_Task inputs_
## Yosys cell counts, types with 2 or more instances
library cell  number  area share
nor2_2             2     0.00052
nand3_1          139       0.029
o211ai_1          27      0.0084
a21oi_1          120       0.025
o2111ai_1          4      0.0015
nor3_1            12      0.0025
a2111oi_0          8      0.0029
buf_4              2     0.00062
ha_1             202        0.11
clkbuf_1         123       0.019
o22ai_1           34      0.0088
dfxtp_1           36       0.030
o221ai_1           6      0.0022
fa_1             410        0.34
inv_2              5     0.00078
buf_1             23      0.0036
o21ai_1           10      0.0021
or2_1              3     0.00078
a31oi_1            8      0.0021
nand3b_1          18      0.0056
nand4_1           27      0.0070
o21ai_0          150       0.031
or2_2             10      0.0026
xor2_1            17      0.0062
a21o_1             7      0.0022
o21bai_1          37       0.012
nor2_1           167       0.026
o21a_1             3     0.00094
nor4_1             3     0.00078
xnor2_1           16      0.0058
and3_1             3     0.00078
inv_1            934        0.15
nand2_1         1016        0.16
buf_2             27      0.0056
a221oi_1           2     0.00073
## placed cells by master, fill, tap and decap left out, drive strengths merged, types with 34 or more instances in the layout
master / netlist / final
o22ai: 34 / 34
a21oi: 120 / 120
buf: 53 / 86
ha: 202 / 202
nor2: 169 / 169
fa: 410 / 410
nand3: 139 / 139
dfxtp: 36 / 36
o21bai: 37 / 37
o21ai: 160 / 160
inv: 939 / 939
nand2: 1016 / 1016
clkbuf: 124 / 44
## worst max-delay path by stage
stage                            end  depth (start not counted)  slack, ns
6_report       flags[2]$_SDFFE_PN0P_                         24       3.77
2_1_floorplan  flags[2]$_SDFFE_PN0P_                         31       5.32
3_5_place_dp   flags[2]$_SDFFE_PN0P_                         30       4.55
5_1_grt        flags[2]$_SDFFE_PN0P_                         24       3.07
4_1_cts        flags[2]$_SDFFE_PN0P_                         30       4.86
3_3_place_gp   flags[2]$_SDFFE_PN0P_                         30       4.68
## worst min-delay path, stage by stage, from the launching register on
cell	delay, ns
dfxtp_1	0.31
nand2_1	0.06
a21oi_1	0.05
File: config.mk
export PLATFORM = sky130hd
export DESIGN_NAME = cal_clock_core
export DESIGN_NICKNAME = d
export VERILOG_FILES = /design/src/rtl/cal_pkg.sv /design/src/rtl/cal_time_step.sv /design/src/rtl/cal_update_fsm.sv /design/src/rtl/cal_clock_core.sv
export SDC_FILE = /design/constraint.sdc
export NUM_CORES = 1
export LEC_CHECK = 0
export BUFFER_PORTS_ARGS = -buffer_cell sky130_fd_sc_hd__clkbuf_2
export CAP_MARGIN = 0
export CORE_MARGIN = 4
export CORE_UTILIZATION = 60
export CTS_CLUSTER_DIAMETER = 80
export CTS_CLUSTER_SIZE = 40
export DETAILED_ROUTE_END_ITERATION = 10
export GPL_ROUTABILITY_DRIVEN = 1
export PLACE_DENSITY = 0.78
export SLEW_MARGIN = 20
export SYNTH_ARGS = -nofsm -noshare
export SYNTH_HDL_FRONTEND = slang
export SYNTH_SLANG_ARGS = --single-unit
File: constraint.sdc
create_clock -name clk -period 13.81 [get_ports clk]
set_input_delay 1.381 -clock clk [delete_from_list [all_inputs] [get_ports clk]]
set_output_delay 1.381 -clock clk [all_outputs]
set_load 0.05 [all_outputs]
[src/rtl/bcp_pkg.sv]
package bcp_pkg;
  localparam int CORE_CODE_W = 4;
  localparam int PB_CODE_W   = 3;
  localparam int SRC_LSB     = 0;
  localparam int CORE_LSB    = 4;
  localparam int PB1_LSB     = 10;
  localparam int PB2_LSB     = 13;
  localparam int NUM_PB      = 2;

  // log2 of the core-bus ratio; the step from 16 to 64 skips ratio 32
  function automatic logic [3:0] core_log2(input logic [CORE_CODE_W-1:0] code);
    if (!code[3])        return 4'd0;
    else if (!code[2])   return 4'(code[1:0]) + 4'd1;
    else                 return 4'(code[1:0]) + 4'd6;
  endfunction

  function automatic logic [2:0] pb_log2(input logic [PB_CODE_W-1:0] code);
    if (!code[2]) return 3'd0;
    else          return 3'(code[1:0]) + 3'd1;
  endfunction
endpackage

[src/rtl/bcp_pow2_div.sv]
module bcp_pow2_div #(
  parameter int MAX_LOG = 9,
  localparam int LOG_W = $clog2(MAX_LOG + 1),
  localparam int CNT_W = (MAX_LOG > 0) ? MAX_LOG : 1
) (
  input  logic             clk,
  input  logic             rst_n,
  input  logic             in_en,
  input  logic [LOG_W-1:0] log_req,
  output logic             div_en,
  output logic             half_en
);
  logic [LOG_W-1:0] act_log;
  logic [CNT_W-1:0] cnt, mask, half_mask;
  logic             wrap, half_hit;

  assign mask      = CNT_W'((CNT_W + 1)'(1) << act_log) - CNT_W'(1);
  assign half_mask = mask >> 1;
  assign wrap      = (cnt == mask);
  assign half_hit  = (act_log == '0) ? wrap : ((cnt & half_mask) == half_mask);
  assign div_en    = in_en & wrap;
  assign half_en   = in_en & half_hit;

  // the requested ratio is adopted only at a rollover
  always_ff @(posedge clk or negedge rst_n) begin
    if (!rst_n) begin
      cnt     <= '0;
      act_log <= '0;
    end else if (in_en) begin
      if (wrap) begin
        cnt     <= '0;
        act_log <= log_req;
      end else begin
        cnt <= cnt + CNT_W'(1);
      end
    end
  end

  AST_CNT_IN_PERIOD: assert property (@(posedge clk) disable iff (!rst_n)
    cnt <= mask);
  AST_RATIO_AT_ROLLOVER: assert property (@(posedge clk) disable iff (!rst_n)
    (act_log != $past(act_log)) |-> $past(div_en));
endmodule

[src/rtl/bus_clk_prescaler.sv]
module bus_clk_prescaler
  import bcp_pkg::*;
#(
  parameter int CFG_W        = 32,
  parameter int CORE_LOG_MAX = 9,
  parameter int PB_LOG_MAX   = 4,
  parameter int TICK_LOG     = 3
) (
  input  logic             clk,
  input  logic             rst_n,
  input  logic             cfg_we,
  input  logic [CFG_W-1:0] cfg_wdata,
  output logic [1:0]       src_sel,
  output logic             core_en,
  output logic             core_free_en,
  output logic             tick_en,
  output logic             pb1_en,
  output logic             pb1_tmr_en,
  output logic             pb2_en,
  output logic             pb2_tmr_en
);
  localparam int CORE_LW = $clog2(CORE_LOG_MAX + 1);
  localparam int PB_LW   = $clog2(PB_LOG_MAX + 1);
  localparam int TICK_LW = $clog2(TICK_LOG + 1);

  logic [1:0]             src_q;
  logic [CORE_CODE_W-1:0] core_code_q;
  logic [PB_CODE_W-1:0]   pb_code_q [NUM_PB];
  logic [NUM_PB-1:0]      pb_en, pb_tmr;
  logic                   unused_core_half, unused_tick_half;
  logic                   unused_cfg_bits;

  assign unused_cfg_bits = ^{cfg_wdata[CFG_W-1:16], cfg_wdata[9:8], cfg_wdata[3:2]};

  always_ff @(posedge clk or negedge rst_n) begin
    if (!rst_n) begin
      src_q       <= '0;
      core_code_q <= '0;
      pb_code_q   <= '{default: '0};
    end else if (cfg_we) begin
      src_q        <= cfg_wdata[SRC_LSB +: 2];
      core_code_q  <= cfg_wdata[CORE_LSB +: CORE_CODE_W];
      pb_code_q[0] <= cfg_wdata[PB1_LSB +: PB_CODE_W];
      pb_code_q[1] <= cfg_wdata[PB2_LSB +: PB_CODE_W];
    end
  end

  assign src_sel = src_q;

  bcp_pow2_div #(.MAX_LOG(CORE_LOG_MAX)) u_core (
    .clk(clk), .rst_n(rst_n), .in_en(1'b1),
    .log_req(CORE_LW'(core_log2(core_code_q))),
    .div_en(core_en), .half_en(unused_core_half)
  );

  bcp_pow2_div #(.MAX_LOG(TICK_LOG)) u_tick (
    .clk(clk), .rst_n(rst_n), .in_en(core_en),
    .log_req(TICK_LW'(TICK_LOG)),
    .div_en(tick_en), .half_en(unused_tick_half)
  );

  for (genvar g = 0; g < NUM_PB; g++) begin : g_pb
    bcp_pow2_div #(.MAX_LOG(PB_LOG_MAX)) u_pb (
      .clk(clk), .rst_n(rst_n), .in_en(core_en),
      .log_req(PB_LW'(pb_log2(pb_code_q[g]))),
      .div_en(pb_en[g]), .half_en(pb_tmr[g])
    );
    AST_PB_UNDER_CORE: assert property (@(posedge clk) disable iff (!rst_n)
      pb_en[g] |-> core_en);
    AST_TMR_WITH_BUS: assert property (@(posedge clk) disable iff (!rst_n)
      pb_en[g] |-> pb_tmr[g]);
  end

  assign core_free_en = core_en;
  assign pb1_en       = pb_en[0];
  assign pb1_tmr_en   = pb_tmr[0];
  assign pb2_en       = pb_en[1];
  assign pb2_tmr_en   = pb_tmr[1];

  AST_TICK_UNDER_CORE: assert property (@(posedge clk) disable iff (!rst_n)
    tick_en |-> core_en);
  AST_SRC_LOADED: assert property (@(posedge clk) disable iff (!rst_n)
    cfg_we |=> (src_sel == $past(cfg_wdata[1:0])));
endmodule

[config.mk]
export PLATFORM = sky130hd
export DESIGN_NAME = bus_clk_prescaler
export DESIGN_NICKNAME = d
export VERILOG_FILES = /design/src/rtl/bcp_pkg.sv /design/src/rtl/bcp_pow2_div.sv /design/src/rtl/bus_clk_prescaler.sv
export SDC_FILE = /design/constraint.sdc
export NUM_CORES = 1
export LEC_CHECK = 0
export BUFFER_PORTS_ARGS = -buffer_cell sky130_fd_sc_hd__buf_2
export CAP_MARGIN = 40
export CORE_MARGIN = 2
export CORE_UTILIZATION = 45
export CTS_CLUSTER_DIAMETER = 150
export CTS_CLUSTER_SIZE = 16
export DETAILED_ROUTE_END_ITERATION = 8
export HOLD_SLACK_MARGIN = 0.12
export PLACE_DENSITY = 0.73
export SLEW_MARGIN = 20
export SYNTH_ARGS = -nofsm -noshare
export SYNTH_HDL_FRONTEND = slang
export SYNTH_SLANG_ARGS = --single-unit
[constraint.sdc]
create_clock -name clk -period 10.17 [get_ports clk]
set_input_delay 2.5425 -clock clk [delete_from_list [all_inputs] [get_ports clk]]
set_output_delay 2.5425 -clock clk [all_outputs]
set_load 0.01 [all_outputs]
==> metrics.md <==
| Metric | Value |
|---|---|
| First-pass GRT wire length | 8238 µm |
| CP max-delay cell | dfrtp_1 |
| Clk_lat worst skew | between 0.2 and 0.3 ns |
| Gate power share | a little over half |
| Cts repair resizes | 0 |
| Hold crit path type | reg -> reg |
| Worst vdd ir | about 0.00019 V |
| Post-DR wirelength/cell | roughly 13 µm |
| Initial antenna violation count | 0 |
| Post-synth EDFFs | 0 |
| Final Hold Vio Count | 0 |
| Worst-path cell chain | nor2_2 -> nand3b_1 -> ha_1 -> nor2b_1 -> o21a_1 -> or3_4 -> a2111oi_4 -> buf_4 -> nand3_2 -> a21oi_1 -> buf_2 |
| Yosys cell types | 48 |
| Clock skew | between 0.006 and 0.007 ns |
| Area Overhead vs Synth | 11.36% |
| FFs w/ async S/R, synth | between 90% and 100% |
| Share of post-route cells with drive strength above 1 | roughly a fifth |
| Congestion Overflow GR | 0 |
| Starting density of the core | 47.03% |
| Setup crit start | u_core.act_log[2] |
| Finished Cell Area | 2919 µm² |
| Worst hold slack | about 0.50 ns |
| Std cell rows | 27 |
| Vert. Die Dim | around 80 µm |
| Slowest stage delay, CP | 0.52 ns |
| Worst-path clk slew | approximately 0.080 ns |
| Post-CTS Hold Fix Bufs | 0 |
| Synth area leaders | dfrtp_1 (41%), mux2_2 (8.6%), ha_1 (4.8%) |
| MaxCap Viol Count | 0 |
| Synth area leader | dfrtp_1 |
| Fmax | about 160 MHz |
| Commonest non-fill, non-tap cells in the layout | dfrtp_1 (43), buf_2 (24), mux2_2 (20) |
| Via count | 1947 |
| Commonest non-fill, non-tap cell in the layout | dfrtp_1 |
| Placeable Area | 5574 µm² |
| Worst-Margin Slew | 0.5419 ns |
| Min-delay src | u_tick.act_log[0] |
| Hold Crit Depth | 1 |
| Post-layout util | 52.37% |
| Worst Path Required | approximately 7.6 ns |
| Internal Power | 512.7 µW |
| Critical Path Sink Type | output pin |
| Clock sinks | 43 |
| Critical-path maximum fanout | 20 |
| Initial DRC count | 70 |
| CTS Root Cell | clkbuf_8 |
| Dominant synthesized flop cell | dfrtp_1 |
| Ant. Diodes | 0 |
| Port buffer count | 23 |
| YS warnings | 0 |
| Register area share after synthesis | between 40 and 50% |
| PD cells | about 320 nW/µm² |
| Setup slack, reg-to-reg | approximately 6.6 ns |
| Leakage Power | roughly 0.0014 µW |
| RR Endpoint | u_tick.cnt[1] |
| Psw | about 410 µW |
| TritonCTS clock tree | built |
| GPL Wtd Cong | approximately 0.78 |
| DR DRC count | 0 |
| Post-route ant nets | 0 |
| Gr usage total | roughly 16% |
| Crit Path Category | reg -> out |
| Syn_nets | between 300 and 400 |
| Ratio of final minimum period to clock period | 61.86% |
| Die Footprint | 6451 µm² |
| Synth Area per Inst | approximately 10 µm² |
| Clock power frac | roughly 14% |
| I/O pin cnt | 44 |
| Dpl cell area | 2816 µm² |
| WHS Endpoint | u_tick.act_log[0] |
| Largest net degree at the start of global routing | 24 |
| Tot Pwr | slightly above 900 µW |
| Share of the synthesized area in the top cell type | 41.05% |
| Die span in x | 80.32 µm |
| CP Launch Type | flop |
| Worst r2r path cells | 10 |
| Vias in the first global route | around 1800 |
| Cell area after synthesis | around 2600 µm² |
| Post-Route WL | around 4600 µm |
| RSZ-0062 raised after global routing | false |
| Arrival time at the worst endpoint | between 3 and 4 ns |
| H-Tree Depth | 2 |
| Vias per cell | approximately 5.5 |
| Synth Register Bits | between 40 and 50 |
| Setup_tns | 0 ns |
| Status | finished clean |
| CTS Buffer Depth | 2 |
| Nets@finish | between 300 and 400 |
| Sequential group share of total power | a little under a third |
| Post-CTS setup buffers | 0 |
| Worst r2r src | u_core.act_log[2] |
| Relative slew slack | between 60 and 70% |
| Final setup vio count | 0 |
| Min cycle time layout | 6.291 ns |
| Synth Instances | 259 |
| DP Wirelength | 3262 µm |
| Pre-Repair DR Iteration Count | 4 |
| TritonCTS Buffers | 5 |
| Switching share of power | between 40 and 50% |
| Max Slew Vio Count | 0 |
==> synthesized netlist by cell type, drive strengths merged (2+ instances only) <==
master	number
buf	7
o2bb2ai	3
nand2	17
mux2i	12
o21a	2
nor2b	4
nor2	13
and2	5
a41o	3
a21oi	6
xnor2	9
o21ai	6
mux2	20
clkbuf	6
nand2b	3
nor3	5
a211oi	2
nand3	8
nor4	3
o2111ai	3
inv	16
xor2	10
and3	2
nand3b	4
ha	10
nand4	6
a31oi	11
dfrtp	43
a21o	2
o211ai	3
or3	5
==> state kept, by name (all words and copies together) (netlist names) <==
name / cells
u_core.cnt: 9
g_pb.u_pb.cnt: 8
g_pb.u_pb.act_log: 6
pb_code_q: 6
core_code_q: 4
u_core.act_log: 4
u_tick.cnt: 3
src_sel: 2
u_tick.act_log: 1
==> power by group through the flow <==
stage	Sequential (µW)	Clock, µW	Combinational [µW]
6_report	293	128	504
5_1_grt	304	139	562
4_1_cts	292	132	506
3_5_place_dp	296	0	501
3_3_place_gp	293	0	481
2_1_floorplan	265	0	421
==> per-layer routing <==
metal	vias up	track usage (%)	wire [µm]	part of all wire, %
li1	979	-	-	-
met1	933	20.89	2218	48
met2	27	26.75	2227	48
met3	8	2.584	125	2.7
met4	0	6.610	74	1.6
met5	-	0	0	0
==> worst max-delay path, delay by kind of cell (launching register included) <==
kind | cells | cell delay, ns
simple gates | 5 | 1.37
compound gates | 3 | 0.79
flops | 1 | 0.52
buf+inv | 2 | 0.43
fa+ha+maj | 1 | 0.32
==> how the worst max path moves through the flow <==
| stage | end | slack [ns] | cells past startpoint |
|---|---|---|---|
| finish | tick_en | 3.88 | 11 |
| global route | tick_en | 3.61 | 11 |
| CTS | tick_en | 3.86 | 11 |
| detailed placement | tick_en | 4.20 | 11 |
| global placement | tick_en | 4.25 | 11 |
| floorplan | core_free_en | 4.80 | 13 |
==> per-stage QoR <==
| step | setup slack [ns] | cells |
|---|---|---|
| 5_1_grt | 3.605 | 353 |
| 4_1_cts | 3.863 | 353 |
| 3_5_place_dp | 4.202 | 346 |
| 6_report | 3.879 | 353 |
| 2_1_floorplan | 4.800 | 259 |
| 3_3_place_gp | 4.248 | 344 |
==> logic make-up (layout without fill, tap and decap cells) <==
kind of cell	Yosys count	in the layout	synth area share, %
adder cells (fa/ha/maj)	10	10	4.773
AND/OR/NAND/NOR	77	77	15.61
AO/OA/AOI/OAI	49	49	14.27
buffers and inverters	29	51	4.773
XOR/XNOR	19	19	6.348
multiplexers	32	32	13.17
flip-flops	43	43	41.05
==> layout make-up <==
type | instances | area [µm²]
Clock buffer | 6 | 72.57
Inverter | 16 | 60.06
Clock inverter | 1 | 30.03
Tap cell | 72 | 90.09
Sequential cell | 43 | 1076
Multi-Input combinational cell | 187 | 1420
Fill cell | 511 | 2655
Timing Repair Buffer | 28 | 170.2
Note: power is estimated with default switching activity, not from simulation.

_What to work on_
Wherever a line in the material contains "more", count it; the answer is the number alone.

_Solved problem_
2